__What is expected__: Below are some records; state how many of their lines contain the word "timing", and add nothing.

========

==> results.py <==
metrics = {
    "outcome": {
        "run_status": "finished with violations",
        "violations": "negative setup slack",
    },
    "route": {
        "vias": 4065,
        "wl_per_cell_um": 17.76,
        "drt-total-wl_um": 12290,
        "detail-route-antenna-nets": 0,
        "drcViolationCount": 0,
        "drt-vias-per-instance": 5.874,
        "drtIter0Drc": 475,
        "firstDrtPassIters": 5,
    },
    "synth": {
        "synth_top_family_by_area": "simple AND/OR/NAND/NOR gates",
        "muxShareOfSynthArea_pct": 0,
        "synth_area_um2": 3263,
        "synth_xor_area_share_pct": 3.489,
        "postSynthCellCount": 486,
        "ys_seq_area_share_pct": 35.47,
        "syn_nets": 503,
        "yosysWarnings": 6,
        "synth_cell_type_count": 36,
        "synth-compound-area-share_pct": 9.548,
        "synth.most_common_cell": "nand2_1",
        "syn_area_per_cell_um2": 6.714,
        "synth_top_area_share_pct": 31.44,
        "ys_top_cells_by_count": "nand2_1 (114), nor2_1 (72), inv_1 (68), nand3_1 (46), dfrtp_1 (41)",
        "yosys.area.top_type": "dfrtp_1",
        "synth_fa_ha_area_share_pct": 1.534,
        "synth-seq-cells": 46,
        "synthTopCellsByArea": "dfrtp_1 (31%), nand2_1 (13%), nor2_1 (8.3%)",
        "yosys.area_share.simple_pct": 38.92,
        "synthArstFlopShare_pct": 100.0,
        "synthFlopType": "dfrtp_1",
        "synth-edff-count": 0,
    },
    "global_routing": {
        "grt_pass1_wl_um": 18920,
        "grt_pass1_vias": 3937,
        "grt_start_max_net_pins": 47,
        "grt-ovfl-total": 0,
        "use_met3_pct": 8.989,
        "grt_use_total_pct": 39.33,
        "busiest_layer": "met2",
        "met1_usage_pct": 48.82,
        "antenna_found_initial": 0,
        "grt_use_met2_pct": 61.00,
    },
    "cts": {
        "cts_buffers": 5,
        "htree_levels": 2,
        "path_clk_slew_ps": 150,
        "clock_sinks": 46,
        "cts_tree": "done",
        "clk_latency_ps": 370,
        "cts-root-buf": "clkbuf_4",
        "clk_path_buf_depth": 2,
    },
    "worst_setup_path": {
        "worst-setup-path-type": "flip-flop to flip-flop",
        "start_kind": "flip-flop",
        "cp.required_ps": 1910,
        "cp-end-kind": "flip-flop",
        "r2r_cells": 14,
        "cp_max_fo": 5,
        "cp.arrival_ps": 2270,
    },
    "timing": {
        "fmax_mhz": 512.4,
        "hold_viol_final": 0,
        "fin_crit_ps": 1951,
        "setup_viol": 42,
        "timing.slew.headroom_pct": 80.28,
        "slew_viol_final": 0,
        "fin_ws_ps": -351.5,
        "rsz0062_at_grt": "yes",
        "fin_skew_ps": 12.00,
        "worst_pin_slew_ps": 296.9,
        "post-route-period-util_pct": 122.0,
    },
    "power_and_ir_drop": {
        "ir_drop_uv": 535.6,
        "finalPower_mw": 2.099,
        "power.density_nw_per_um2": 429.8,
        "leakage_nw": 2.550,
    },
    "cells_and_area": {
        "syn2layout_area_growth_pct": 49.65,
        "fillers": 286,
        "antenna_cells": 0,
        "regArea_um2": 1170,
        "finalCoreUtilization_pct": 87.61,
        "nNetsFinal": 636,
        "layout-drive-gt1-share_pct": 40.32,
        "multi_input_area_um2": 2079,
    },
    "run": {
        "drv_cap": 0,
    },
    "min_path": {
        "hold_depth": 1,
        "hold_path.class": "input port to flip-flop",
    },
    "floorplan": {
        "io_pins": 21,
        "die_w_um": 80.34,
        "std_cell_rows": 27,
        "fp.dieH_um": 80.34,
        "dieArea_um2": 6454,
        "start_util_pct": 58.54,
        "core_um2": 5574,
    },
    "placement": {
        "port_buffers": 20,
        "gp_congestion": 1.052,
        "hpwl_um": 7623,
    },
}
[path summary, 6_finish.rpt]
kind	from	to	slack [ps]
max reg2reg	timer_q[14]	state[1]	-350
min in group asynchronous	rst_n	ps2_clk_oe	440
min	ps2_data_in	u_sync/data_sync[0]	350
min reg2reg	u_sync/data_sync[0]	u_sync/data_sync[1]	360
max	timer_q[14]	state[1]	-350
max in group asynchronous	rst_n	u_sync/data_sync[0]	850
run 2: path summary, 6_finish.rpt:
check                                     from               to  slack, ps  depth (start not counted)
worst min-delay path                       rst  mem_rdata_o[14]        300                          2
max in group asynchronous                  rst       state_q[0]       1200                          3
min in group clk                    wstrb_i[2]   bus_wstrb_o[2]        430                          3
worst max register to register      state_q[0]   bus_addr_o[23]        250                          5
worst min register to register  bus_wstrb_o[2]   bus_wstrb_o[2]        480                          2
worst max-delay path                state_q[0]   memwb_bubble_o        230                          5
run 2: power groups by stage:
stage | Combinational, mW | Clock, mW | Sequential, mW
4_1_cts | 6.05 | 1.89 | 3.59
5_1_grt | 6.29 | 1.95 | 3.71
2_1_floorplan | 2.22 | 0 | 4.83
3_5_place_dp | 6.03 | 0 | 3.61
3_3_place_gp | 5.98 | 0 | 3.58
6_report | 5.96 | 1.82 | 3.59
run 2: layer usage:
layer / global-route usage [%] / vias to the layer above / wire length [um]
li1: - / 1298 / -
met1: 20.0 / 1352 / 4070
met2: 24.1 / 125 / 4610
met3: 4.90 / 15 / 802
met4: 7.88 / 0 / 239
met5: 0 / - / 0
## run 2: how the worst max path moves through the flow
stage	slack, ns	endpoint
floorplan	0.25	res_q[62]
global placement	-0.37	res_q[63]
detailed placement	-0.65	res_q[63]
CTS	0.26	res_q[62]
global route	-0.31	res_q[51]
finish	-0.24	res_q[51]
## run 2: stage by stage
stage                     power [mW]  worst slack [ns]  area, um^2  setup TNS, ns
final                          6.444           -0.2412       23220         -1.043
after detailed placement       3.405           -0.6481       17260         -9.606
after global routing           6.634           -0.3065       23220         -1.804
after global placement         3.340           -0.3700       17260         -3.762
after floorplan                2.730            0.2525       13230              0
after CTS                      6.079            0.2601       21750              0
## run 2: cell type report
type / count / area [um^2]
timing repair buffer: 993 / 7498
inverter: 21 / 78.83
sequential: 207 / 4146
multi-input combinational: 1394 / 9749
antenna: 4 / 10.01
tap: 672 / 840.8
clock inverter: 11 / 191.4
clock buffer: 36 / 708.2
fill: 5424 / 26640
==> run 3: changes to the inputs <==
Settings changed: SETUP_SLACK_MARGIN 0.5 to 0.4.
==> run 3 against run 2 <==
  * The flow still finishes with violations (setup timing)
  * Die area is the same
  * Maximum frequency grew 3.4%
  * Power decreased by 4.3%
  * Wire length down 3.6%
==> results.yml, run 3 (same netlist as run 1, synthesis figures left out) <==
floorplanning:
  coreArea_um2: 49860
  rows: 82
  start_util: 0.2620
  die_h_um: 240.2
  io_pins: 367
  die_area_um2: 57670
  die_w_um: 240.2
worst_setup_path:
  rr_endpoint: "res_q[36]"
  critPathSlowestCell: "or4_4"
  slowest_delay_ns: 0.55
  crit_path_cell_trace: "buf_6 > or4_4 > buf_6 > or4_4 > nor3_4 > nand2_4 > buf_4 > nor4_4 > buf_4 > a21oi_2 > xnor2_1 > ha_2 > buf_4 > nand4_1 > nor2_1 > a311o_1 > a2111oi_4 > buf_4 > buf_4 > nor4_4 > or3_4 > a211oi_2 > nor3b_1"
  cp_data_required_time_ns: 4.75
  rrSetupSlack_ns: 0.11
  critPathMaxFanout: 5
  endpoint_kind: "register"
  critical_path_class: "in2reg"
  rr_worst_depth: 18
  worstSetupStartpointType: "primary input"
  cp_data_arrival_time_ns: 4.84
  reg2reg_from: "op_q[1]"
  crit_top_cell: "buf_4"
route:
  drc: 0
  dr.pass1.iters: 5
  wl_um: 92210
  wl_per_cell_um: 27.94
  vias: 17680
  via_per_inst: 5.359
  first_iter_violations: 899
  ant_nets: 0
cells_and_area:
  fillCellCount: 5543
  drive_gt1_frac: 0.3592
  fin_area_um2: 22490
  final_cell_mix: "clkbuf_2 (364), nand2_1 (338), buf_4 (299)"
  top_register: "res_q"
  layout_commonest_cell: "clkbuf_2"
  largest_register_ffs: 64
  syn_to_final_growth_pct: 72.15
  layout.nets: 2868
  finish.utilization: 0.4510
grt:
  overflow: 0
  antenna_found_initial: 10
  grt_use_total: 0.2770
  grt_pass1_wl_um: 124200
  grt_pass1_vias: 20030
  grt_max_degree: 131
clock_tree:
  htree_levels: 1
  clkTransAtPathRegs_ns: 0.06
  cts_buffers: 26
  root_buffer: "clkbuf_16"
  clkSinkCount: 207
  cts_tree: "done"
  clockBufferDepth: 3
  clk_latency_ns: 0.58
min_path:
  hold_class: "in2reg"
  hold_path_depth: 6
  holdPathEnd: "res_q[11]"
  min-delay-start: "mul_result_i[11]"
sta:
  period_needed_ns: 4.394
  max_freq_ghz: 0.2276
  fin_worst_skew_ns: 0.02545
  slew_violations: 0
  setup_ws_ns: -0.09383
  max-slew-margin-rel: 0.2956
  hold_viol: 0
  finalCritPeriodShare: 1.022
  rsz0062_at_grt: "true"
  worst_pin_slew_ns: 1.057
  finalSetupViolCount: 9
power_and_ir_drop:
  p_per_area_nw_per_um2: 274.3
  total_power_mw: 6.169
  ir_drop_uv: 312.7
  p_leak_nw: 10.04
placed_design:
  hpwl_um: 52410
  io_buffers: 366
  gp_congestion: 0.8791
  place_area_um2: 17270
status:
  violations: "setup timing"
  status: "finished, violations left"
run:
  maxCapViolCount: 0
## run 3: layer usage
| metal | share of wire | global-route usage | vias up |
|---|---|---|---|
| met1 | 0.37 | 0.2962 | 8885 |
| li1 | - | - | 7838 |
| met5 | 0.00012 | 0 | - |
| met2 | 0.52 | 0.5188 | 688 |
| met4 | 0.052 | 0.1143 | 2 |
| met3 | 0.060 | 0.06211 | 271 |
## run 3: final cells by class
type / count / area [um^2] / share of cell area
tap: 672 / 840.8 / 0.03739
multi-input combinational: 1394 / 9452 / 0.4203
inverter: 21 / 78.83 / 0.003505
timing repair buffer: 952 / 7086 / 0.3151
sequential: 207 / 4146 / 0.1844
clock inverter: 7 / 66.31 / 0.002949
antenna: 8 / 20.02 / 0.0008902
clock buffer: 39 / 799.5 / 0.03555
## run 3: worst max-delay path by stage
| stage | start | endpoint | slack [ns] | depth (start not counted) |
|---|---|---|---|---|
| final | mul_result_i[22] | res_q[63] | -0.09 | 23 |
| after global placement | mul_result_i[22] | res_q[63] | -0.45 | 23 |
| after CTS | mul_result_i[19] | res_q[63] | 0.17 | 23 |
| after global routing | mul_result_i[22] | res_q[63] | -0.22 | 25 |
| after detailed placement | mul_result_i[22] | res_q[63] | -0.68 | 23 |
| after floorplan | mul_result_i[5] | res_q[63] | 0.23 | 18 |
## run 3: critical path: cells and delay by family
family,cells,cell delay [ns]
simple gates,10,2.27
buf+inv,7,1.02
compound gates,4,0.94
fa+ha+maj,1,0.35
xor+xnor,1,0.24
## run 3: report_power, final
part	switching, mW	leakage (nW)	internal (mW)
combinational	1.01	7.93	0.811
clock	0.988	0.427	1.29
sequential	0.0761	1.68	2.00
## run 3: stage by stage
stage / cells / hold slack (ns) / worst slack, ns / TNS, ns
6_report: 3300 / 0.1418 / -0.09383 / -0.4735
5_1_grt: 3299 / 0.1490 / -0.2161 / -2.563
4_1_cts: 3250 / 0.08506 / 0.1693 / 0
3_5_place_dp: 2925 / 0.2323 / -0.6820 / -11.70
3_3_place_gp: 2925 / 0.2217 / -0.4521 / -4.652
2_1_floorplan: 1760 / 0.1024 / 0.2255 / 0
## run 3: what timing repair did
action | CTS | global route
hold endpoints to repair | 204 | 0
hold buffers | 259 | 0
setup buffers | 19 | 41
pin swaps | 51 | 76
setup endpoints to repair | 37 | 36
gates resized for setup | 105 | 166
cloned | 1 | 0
[src/rtl/spi_regfile_pkg.sv]
// Shared constants for the SPI-facing control/status register file:
// address map, write-FSM state encoding and the CTRL lock bit position.
package spi_regfile_pkg;

    localparam logic [7:0] ADDR_ID      = 8'h00;
    localparam logic [7:0] ADDR_CTRL    = 8'h01;
    localparam logic [7:0] ADDR_STATUS  = 8'h02;
    localparam logic [7:0] ADDR_IRQEN   = 8'h03;
    localparam logic [7:0] ADDR_GP_BASE = 8'h04;

    localparam int CTRL_LOCK_BIT = 7;

    typedef enum logic [1:0] {
        ST_IDLE     = 2'd0,
        ST_WRITE    = 2'd1,
        ST_WAIT_LOW = 2'd2
    } wr_state_e;

    // True when addr falls inside the general-purpose window [base, gp_end).
    function automatic logic is_gp_addr(input logic [7:0] addr, input logic [7:0] gp_end);
        return (addr >= ADDR_GP_BASE) && (addr < gp_end);
    endfunction

endpackage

========

__Result__: 7